• **Directions for this task**:
Working from the records below, repeat exactly the lines starting at the line that contains "AND/OR/NAND/NOR,235" and ending at the line that contains "adder cells (fa/ha/maj),35", inclusive.

-- Provided records follows --

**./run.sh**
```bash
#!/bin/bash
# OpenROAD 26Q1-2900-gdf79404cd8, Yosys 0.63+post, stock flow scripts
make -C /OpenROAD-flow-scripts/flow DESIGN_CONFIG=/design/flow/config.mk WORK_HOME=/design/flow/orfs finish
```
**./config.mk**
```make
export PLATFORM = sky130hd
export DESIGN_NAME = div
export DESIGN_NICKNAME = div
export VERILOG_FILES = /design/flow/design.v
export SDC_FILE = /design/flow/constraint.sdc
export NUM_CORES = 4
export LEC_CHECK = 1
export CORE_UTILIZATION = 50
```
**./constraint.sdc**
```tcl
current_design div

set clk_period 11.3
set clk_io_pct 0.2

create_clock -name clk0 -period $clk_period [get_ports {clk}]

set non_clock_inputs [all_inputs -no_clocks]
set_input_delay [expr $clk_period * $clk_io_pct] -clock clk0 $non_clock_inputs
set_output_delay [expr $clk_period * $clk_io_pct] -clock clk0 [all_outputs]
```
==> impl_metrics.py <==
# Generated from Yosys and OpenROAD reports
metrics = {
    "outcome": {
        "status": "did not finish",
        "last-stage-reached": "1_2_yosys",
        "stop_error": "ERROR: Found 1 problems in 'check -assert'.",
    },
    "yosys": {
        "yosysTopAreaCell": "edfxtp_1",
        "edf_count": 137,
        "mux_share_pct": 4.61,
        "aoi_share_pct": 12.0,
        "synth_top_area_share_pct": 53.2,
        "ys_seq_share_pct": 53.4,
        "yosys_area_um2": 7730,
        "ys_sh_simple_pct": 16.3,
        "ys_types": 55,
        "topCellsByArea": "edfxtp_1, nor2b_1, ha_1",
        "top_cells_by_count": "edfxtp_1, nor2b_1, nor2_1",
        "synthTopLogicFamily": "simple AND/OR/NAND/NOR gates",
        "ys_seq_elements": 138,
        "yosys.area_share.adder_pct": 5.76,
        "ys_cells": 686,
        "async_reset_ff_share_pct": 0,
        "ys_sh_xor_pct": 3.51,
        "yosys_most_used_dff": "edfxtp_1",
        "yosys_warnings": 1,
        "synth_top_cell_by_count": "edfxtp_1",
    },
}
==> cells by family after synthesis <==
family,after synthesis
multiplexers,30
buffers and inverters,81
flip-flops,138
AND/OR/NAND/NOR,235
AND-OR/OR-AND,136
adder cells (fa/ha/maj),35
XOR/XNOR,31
### flow/design.v
module mult(
    input wire [31:0] entradaA,
    input wire [31:0] entradaB,
    input wire clk,
    input wire reset,
    input wire multInit,
    output wire multStop,
    output reg [31:0] hi,
    output reg [31:0] lo
);
    reg [64:0] AeQeQ_1,m,complemento_2;
	reg [5:0] c;
	reg [31:0]complemento_2_65_bits;
	reg stop,runMult,fim;
    assign multStop = stop;
    always @(posedge clk) begin
		if(reset) begin
			AeQeQ_1 = 65'b0;
			m = 65'b0;
			complemento_2 = 65'b0;
			c = 6'b0;
			complemento_2_65_bits = 32'b0;
			runMult = 1'b0;
			fim = 1'b0;
			stop=0;
		end
    else begin
			if (multInit) begin
				if(runMult)begin
					if (c<6'b100000)begin
						if(AeQeQ_1[1]!=AeQeQ_1[0])begin
							if(AeQeQ_1[0]==0)begin  
								AeQeQ_1=AeQeQ_1+ complemento_2;
							end
							else begin
								AeQeQ_1=AeQeQ_1+ m;
							end
						end
						AeQeQ_1=AeQeQ_1>>>1;
						if(AeQeQ_1[63]==1)begin
							AeQeQ_1[64]=1'b1;
						end
						c<=c+1;
					end
                    else begin
						hi = AeQeQ_1[64:33];
						lo = AeQeQ_1[32:1];
						runMult = 0;
						fim = 1;
						stop = 1;
					end
				end
				else begin
					if(fim==0)begin
						AeQeQ_1=AeQeQ_1+ m;
						AeQeQ_1<={32'b0,entradaB,1'b0};
						m = {entradaA[31:0], 33'b0};
						complemento_2_65_bits = ~entradaA + 32'b00000000000000000000000000000001;																			
						complemento_2 = {complemento_2_65_bits, 33'b0};
						c <= 6'b0;
						runMult=1'b1;
					end
					else begin
						fim=0;
					end
				end
			end
		end
	end
endmodule
### flow/run.sh
#!/bin/bash
# OpenROAD 26Q1-2900-gdf79404cd8, Yosys 0.63+post, stock flow scripts
make -C /OpenROAD-flow-scripts/flow DESIGN_CONFIG=/design/flow/config.mk WORK_HOME=/design/flow/orfs finish
## design/flow/design.v

```verilog
module div_32_b(input signed[31:0] a, b, output reg[31:0] z);
	reg[63:32] high, low;
	always @ (*)
	begin
		high = a % b;
		low = (a - high) / b;
		begin	
			z = {high, low};
		end
	end
endmodule
```

## design/flow/run.sh

```bash
#!/bin/bash
# OpenROAD 26Q1-2900-gdf79404cd8, Yosys 0.63+post, stock flow scripts
make -C /OpenROAD-flow-scripts/flow DESIGN_CONFIG=/design/flow/config.mk WORK_HOME=/design/flow/orfs finish
```

## design/flow/config.mk

```make
export PLATFORM = sky130hd
export DESIGN_NAME = div_32_b
export DESIGN_NICKNAME = div_32_b
export VERILOG_FILES = /design/flow/design.v
export SDC_FILE = /design/flow/constraint.sdc
export NUM_CORES = 4
export LEC_CHECK = 1
export CORE_UTILIZATION = 50
```

## design/flow/constraint.sdc

```tcl
current_design div_32_b

set clk_period 514.8
set clk_io_pct 0.2

create_clock -name clk0 -period $clk_period

set non_clock_inputs [all_inputs -no_clocks]
set_input_delay [expr $clk_period * $clk_io_pct] -clock clk0 $non_clock_inputs
set_output_delay [expr $clk_period * $clk_io_pct] -clock clk0 [all_outputs]
```

==> Changelog: implementation <==
## Flow update

* Status: complete, no violations
* Initial antenna violation count at 19
* Vias after detailed routing at 72400
* Cell row count at 127
* Xor+xnor area frac at 10.1%
* Least-Margin Pin Slew at 1.43 ns
* IO buf count at 96
* Avg WL per Cell at 25.6 um
* # setup viols final at 0
* Synth area leaders: ha_1 (22%), xnor2_1 (6.3%), a21oi_1 (6.2%)
* Slowest CP cell: a311oi_1
* Min-delay worst type: in -> out
* Min-Delay Endpoint: z[31]
* GPL Wtd Cong at 1.13
* Slew headroom at 3.76%
* Share of cells above drive strength 1 at 5.74%
* Flip-flops at 0
* Top cells by count: ha_1 (1094), nand2_1 (1002), nor2_1 (972)
* Routed WL at 278 mm
* Vias in the first global route at 65500
* Aoi share at 32.6%
* Area after DPL at 64700 sq um
* Most used cell, CP: o21a_1
* Critical Path Fanout Max at 41
* Cell area after layout at 64800 sq um
* MaxCap Viol Count at 0
* ANT nets after route at 0
* Hold_buf cts at 0
* Crit path arrival time at 304.39 ns
* Setup TNS at 0 ns
* Peak VDD IR at 0.0000465 V
* Gr usage total at 44.3%
* Overflow left after global routing at 0
* Tool warnings at 36
* Cell variety after synth at 97
* Sw Ratio at 57.7%
* DRC viols at 0
* Area leader, netlist: ha_1
* Combined flip-flop and latch cell area at 0 sq um
* Hold_sp: b[1]
* Synthesis Warnings at 1
* Yosys cell count at 9217
* Critical path class: in -> out
* RSZ-0062 raised after global routing: false
* First-pass GRT wire length at 409 mm
* Largest net degree at the start of global routing at 55
* Lkg Pwr at 0.0295 uW
* Final Cycle Share at 79.1%
* Area grow syn2layout at 6.28%
* Fin crit period at 407.35 ns
* Post-synth seq share at 0%
* Core Util at FP at 50.6%
* Hold path depth at 3
* Core area at 120000 sq um
* Final Util at 53.8%
* Setup Fix Bufs, Post-CTS at 0
* Multiplexer share at 3.06%
* Pint at 791 uW
* NetSw at 1080 uW
* Post-CTS Resized at 0
* Main logic family: AND-OR/OR-AND gates
* Mapped cell area at 60900 sq um
* PD cells at 28.9 nW/um^2
* Final Hold Fails at 0
* Area share, top type at 22.5%
* # IOs at 96
* CP max stage delay at 1.20 ns
* Mapped Cells at 9217
* CLK BUF at 0
* DRT iter0 DRCs at 7045
* Fa+ha+maj area frac at 22.5%
* Post-synthesis simple-gate area fraction at 27.5%
* Hpwl dp at 230 mm
* Startpoint types: primary input
* Fin. max-slew vios at 0
* Fillers at 12000
* Initial DRT Pass Iterations at 7
* Die width at 351 um
* Avg Inst Size Synth at 6.61 sq um
* Data required, critical path at 411.84 ns
* CP endpoint kind: primary output
* Vias/cell at 6.66
* Die y size at 351 um
* Final Total Pwr at 1870 uW
* Most frequent cell after synthesis: ha_1
* Total die size at 123000 sq um
* Yosys Chip Area at 60900 sq um
* Achievable clock frequency at 2.45 MHz
## critical path, delay by kind of cell
family                     cells  cell delay, ns
AOI/OAI and AO/OA            465          117.91
adders and majority gates     65           19.98
xor gates and xnor gates       3            0.67
muxes                         15            5.52
and+or+nand+nor              164           42.19
buffers and inverters         62           14.77
## power by group through the flow
stage / clock network [uW] / logic (uW) / registers (uW)
after global routing: 0.000000799 / 2080 / 0
after CTS: 0 / 1840 / 0
## kinds of logic after synthesis
logic type	count (synthesis)
adder cells (fa/ha/maj)	1096
multiplexers	173
AND/OR/NAND/NOR	3556
XOR/XNOR	701
buffers and inverters	678
AND-OR/OR-AND	3013
## through the flow
stage | instances | hold slack [ns] | setup WS (ns)
after floorplan | 9217 | 205.96 | 140.49
after global placement | 10900 | 207.27 | 117.68
after global routing | 10900 | 207.32 | 93.61
after detailed placement | 10900 | 207.27 | 114.02
after CTS | 10900 | 207.28 | 113.13
final | 10900 | 207.32 | 107.45
## placed cells by master, fill, tap and decap left out, types with 85 or more instances in the layout
master / synthesis / final
nand2_1: 1002 / 1002
xor2_1: 263 / 263
nand4_1: 110 / 110
buf_4: 0 / 210
clkdlybuf4s50_1: 0 / 94
nand3_1: 264 / 264
mux2_2: 101 / 101
nor2_1: 972 / 970
inv_1: 404 / 401
nor3_1: 387 / 385
and2_1: 87 / 85
a211oi_1: 91 / 90
ha_1: 1094 / 1094
a21oi_1: 759 / 756
o21ai_0: 561 / 561
o21a_1: 366 / 366
a21o_1: 259 / 259
nand2b_1: 90 / 90
o31ai_1: 104 / 99
or2_2: 90 / 90
or3_1: 138 / 138
o211ai_1: 94 / 94
xnor2_1: 437 / 423
a31oi_1: 152 / 151
nor2b_1: 126 / 126
## worst max path at each step
stage                 startpoint  slack [ns]  endpoint
final                       b[0]      107.45      z[0]
after global routing        b[0]       93.61      z[0]
after CTS                   b[0]      113.13      z[0]
## metal layers
| layer | share of wire, % | vias up | GRT usage [%] | wire [um] |
|---|---|---|---|---|
| met5 | 0.064 | - | 0 | 179 |
| met4 | 7.2 | 26 | 25.6 | 20100 |
| met3 | 11 | 1010 | 10.8 | 29900 |
| met2 | 42 | 3801 | 66.7 | 116000 |
| met1 | 40 | 33000 | 57.5 | 112000 |
| li1 | - | 34500 | - | - |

-- Provided records concluded --

• **Result**:
AND/OR/NAND/NOR,235
AND-OR/OR-AND,136
adder cells (fa/ha/maj),35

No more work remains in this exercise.